Without regularisation (\(\lambda = 0\)) the filtered signals are identical to the raw data. As the strength of regularisation increases, the difference between the L1 and L2 filtered data emerges. While the L2 filter tends to produce a smooth curve, the L1 filter attempts to approximate the raw data by a series of straight line segments. The degree of regularisation determines the number of segments (or equivalently, the number of breaks between segments). With strong regularisation (bottom panel), the L2 filter has completely smoothed out any variation in the raw data, while the L1 filter retains a good approximation to the original (noise free) signal.
Comparing L1 and L2 Regularisation
The fundamental difference between L1 and L2 regularisation is that the former is linear while the latter is not.
L2 regularisation attempts to minimise the curvature at all points by applying a penalty which scales as the square of the curvature at each point. Points with high curvature are thus heavily penalised. For example, if one compares a set of five points, each of which has a curvature of 1, to another set, where four have a curvature of 0 and one has a curvature of 5, then the latter incurs a much higher regularisation penalty: \(25 \lambda\) versus only \(5 \lambda\).
On the other hand, L1 regularisation applies a penalty which is linear in curvature. In the previous example, the two sets would incur exactly the same penalty. The consequence is that L1 regularisation tends to produce many points with 0 curvature and a smaller number of points with non-zero curvature. Each series of points with 0 curvature forms a linear (straight line) segment, which is separated from the next at a break point. At the break point the curvature is non-zero and one linear segment is joined to another with different slope.

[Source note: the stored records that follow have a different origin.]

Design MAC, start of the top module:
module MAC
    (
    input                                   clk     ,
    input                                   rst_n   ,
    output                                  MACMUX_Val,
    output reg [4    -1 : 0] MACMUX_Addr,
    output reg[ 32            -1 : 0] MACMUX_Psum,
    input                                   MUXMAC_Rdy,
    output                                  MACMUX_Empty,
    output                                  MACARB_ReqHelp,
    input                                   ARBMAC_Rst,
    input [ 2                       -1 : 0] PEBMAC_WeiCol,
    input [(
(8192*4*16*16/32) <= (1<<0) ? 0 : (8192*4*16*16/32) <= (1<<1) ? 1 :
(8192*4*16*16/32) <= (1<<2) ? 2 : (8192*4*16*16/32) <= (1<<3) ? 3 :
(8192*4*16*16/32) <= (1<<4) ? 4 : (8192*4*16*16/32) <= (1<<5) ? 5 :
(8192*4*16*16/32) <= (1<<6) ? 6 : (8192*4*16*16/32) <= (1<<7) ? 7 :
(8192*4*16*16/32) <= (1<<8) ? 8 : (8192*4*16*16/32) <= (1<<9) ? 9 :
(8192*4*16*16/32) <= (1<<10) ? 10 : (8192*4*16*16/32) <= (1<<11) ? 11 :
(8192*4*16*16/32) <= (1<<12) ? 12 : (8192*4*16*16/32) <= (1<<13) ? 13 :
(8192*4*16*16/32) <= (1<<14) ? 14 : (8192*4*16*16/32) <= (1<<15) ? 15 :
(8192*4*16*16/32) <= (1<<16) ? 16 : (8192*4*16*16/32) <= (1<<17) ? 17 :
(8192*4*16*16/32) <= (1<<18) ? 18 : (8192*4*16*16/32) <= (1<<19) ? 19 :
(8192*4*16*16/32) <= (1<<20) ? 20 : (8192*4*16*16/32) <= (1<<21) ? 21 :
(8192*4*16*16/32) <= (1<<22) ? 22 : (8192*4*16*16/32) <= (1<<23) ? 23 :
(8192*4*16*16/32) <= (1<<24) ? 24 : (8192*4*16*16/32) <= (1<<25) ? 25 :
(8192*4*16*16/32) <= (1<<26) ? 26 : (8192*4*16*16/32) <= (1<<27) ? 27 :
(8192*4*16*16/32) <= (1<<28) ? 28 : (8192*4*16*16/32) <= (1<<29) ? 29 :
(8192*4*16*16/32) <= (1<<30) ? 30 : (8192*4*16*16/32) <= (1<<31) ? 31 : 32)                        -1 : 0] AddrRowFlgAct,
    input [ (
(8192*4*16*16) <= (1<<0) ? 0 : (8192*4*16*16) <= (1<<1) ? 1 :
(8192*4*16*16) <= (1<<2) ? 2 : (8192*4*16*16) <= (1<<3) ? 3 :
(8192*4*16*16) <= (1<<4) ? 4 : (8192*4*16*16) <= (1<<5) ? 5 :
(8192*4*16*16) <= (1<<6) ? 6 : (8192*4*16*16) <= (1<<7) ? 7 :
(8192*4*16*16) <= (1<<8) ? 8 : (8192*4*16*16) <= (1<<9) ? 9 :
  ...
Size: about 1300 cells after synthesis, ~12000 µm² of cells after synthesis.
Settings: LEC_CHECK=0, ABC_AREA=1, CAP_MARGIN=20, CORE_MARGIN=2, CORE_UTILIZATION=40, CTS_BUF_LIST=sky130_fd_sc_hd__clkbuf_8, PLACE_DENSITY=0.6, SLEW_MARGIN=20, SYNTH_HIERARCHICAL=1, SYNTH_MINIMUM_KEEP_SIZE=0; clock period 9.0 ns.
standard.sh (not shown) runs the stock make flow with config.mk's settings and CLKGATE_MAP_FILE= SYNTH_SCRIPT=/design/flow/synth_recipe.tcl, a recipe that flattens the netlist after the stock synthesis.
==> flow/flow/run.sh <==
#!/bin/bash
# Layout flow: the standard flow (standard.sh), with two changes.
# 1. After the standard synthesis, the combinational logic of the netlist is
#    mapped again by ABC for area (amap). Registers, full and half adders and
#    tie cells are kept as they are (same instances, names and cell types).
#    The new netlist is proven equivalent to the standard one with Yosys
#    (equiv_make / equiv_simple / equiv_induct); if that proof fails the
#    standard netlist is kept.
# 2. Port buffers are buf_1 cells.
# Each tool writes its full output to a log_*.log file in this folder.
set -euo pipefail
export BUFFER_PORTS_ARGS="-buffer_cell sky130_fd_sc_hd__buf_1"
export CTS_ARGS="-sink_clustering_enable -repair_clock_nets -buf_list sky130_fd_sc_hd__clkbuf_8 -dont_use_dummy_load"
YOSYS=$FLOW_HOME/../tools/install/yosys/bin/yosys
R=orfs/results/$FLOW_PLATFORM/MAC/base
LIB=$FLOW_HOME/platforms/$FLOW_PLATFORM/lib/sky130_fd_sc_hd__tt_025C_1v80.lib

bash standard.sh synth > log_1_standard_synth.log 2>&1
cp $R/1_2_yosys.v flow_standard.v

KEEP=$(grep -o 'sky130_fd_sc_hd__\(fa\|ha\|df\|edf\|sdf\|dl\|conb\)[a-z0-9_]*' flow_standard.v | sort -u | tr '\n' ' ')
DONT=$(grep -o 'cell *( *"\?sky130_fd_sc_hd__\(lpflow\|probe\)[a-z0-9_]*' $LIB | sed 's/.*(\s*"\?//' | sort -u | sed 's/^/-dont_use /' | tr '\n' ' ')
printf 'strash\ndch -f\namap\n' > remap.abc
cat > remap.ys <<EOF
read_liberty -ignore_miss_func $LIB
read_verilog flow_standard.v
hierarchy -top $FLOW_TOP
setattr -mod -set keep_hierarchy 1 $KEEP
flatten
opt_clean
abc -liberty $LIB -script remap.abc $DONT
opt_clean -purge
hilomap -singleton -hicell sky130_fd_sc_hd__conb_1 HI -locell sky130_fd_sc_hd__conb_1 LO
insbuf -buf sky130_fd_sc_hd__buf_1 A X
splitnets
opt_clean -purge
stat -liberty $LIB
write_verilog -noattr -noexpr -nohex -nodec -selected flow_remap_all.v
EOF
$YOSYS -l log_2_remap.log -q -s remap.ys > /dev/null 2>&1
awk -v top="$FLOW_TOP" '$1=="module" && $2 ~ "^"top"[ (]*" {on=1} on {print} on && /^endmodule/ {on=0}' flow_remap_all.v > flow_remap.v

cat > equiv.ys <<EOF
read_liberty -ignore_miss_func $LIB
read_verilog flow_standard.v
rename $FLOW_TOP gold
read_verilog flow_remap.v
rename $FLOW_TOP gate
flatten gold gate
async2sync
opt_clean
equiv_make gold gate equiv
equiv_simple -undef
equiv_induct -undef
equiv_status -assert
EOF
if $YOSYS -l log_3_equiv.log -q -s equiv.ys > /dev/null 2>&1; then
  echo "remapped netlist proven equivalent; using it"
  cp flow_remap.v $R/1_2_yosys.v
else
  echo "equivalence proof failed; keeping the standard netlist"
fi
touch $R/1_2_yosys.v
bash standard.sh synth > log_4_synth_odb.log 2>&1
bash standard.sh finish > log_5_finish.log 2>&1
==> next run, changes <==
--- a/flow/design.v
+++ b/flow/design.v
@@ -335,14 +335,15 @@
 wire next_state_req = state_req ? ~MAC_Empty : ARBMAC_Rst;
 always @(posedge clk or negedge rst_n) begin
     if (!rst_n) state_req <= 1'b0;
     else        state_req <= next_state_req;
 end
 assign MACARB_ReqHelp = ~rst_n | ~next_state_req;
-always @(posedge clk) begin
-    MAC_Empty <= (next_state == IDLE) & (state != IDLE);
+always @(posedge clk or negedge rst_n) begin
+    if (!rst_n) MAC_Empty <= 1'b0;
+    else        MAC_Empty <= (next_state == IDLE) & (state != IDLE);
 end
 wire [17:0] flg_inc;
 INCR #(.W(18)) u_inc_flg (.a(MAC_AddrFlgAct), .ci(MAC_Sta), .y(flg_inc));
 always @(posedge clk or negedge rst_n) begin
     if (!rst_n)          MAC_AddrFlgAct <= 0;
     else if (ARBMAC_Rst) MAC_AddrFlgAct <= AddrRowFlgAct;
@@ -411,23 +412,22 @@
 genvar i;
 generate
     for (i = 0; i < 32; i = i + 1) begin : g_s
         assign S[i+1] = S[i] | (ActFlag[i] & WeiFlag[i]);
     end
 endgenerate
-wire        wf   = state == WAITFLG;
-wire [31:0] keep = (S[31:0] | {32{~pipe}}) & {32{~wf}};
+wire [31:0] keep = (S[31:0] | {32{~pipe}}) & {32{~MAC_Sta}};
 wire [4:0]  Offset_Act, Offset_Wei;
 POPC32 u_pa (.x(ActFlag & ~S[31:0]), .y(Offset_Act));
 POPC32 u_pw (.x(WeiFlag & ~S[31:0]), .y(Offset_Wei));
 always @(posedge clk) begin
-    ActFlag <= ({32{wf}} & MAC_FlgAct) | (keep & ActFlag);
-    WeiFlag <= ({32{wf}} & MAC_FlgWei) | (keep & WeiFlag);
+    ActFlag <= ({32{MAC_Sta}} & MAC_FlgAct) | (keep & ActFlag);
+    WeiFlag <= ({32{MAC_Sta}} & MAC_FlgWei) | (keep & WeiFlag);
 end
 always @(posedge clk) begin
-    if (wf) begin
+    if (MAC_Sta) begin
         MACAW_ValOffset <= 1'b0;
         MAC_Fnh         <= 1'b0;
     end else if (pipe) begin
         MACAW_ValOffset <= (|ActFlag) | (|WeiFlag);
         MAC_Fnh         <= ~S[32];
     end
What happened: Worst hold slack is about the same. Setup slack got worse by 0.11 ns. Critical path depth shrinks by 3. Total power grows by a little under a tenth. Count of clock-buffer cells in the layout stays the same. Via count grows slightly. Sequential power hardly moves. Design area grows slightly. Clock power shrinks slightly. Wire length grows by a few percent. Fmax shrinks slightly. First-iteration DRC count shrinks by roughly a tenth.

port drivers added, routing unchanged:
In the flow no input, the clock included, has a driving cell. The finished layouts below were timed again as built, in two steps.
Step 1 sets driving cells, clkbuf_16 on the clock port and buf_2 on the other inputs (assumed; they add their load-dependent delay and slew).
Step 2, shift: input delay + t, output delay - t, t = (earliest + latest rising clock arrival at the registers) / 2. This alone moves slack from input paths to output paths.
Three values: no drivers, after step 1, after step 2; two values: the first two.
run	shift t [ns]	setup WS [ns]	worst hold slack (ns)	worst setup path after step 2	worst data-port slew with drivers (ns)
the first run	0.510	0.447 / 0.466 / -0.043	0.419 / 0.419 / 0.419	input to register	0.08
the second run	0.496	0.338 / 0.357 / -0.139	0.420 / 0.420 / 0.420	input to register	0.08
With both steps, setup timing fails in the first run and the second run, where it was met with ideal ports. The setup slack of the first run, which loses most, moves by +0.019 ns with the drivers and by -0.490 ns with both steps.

Comparing L1 and L2 Regularisation
I anticipate that I will find a place for both of these techniques in my analyses. Certainly in situations where I suspect that the underlying data are linear, I will filter with strong L1 regularisation. In the absence of any premonitions about the underlying data, I suspect that moderate L2 regularisation would provide the most intuitive results.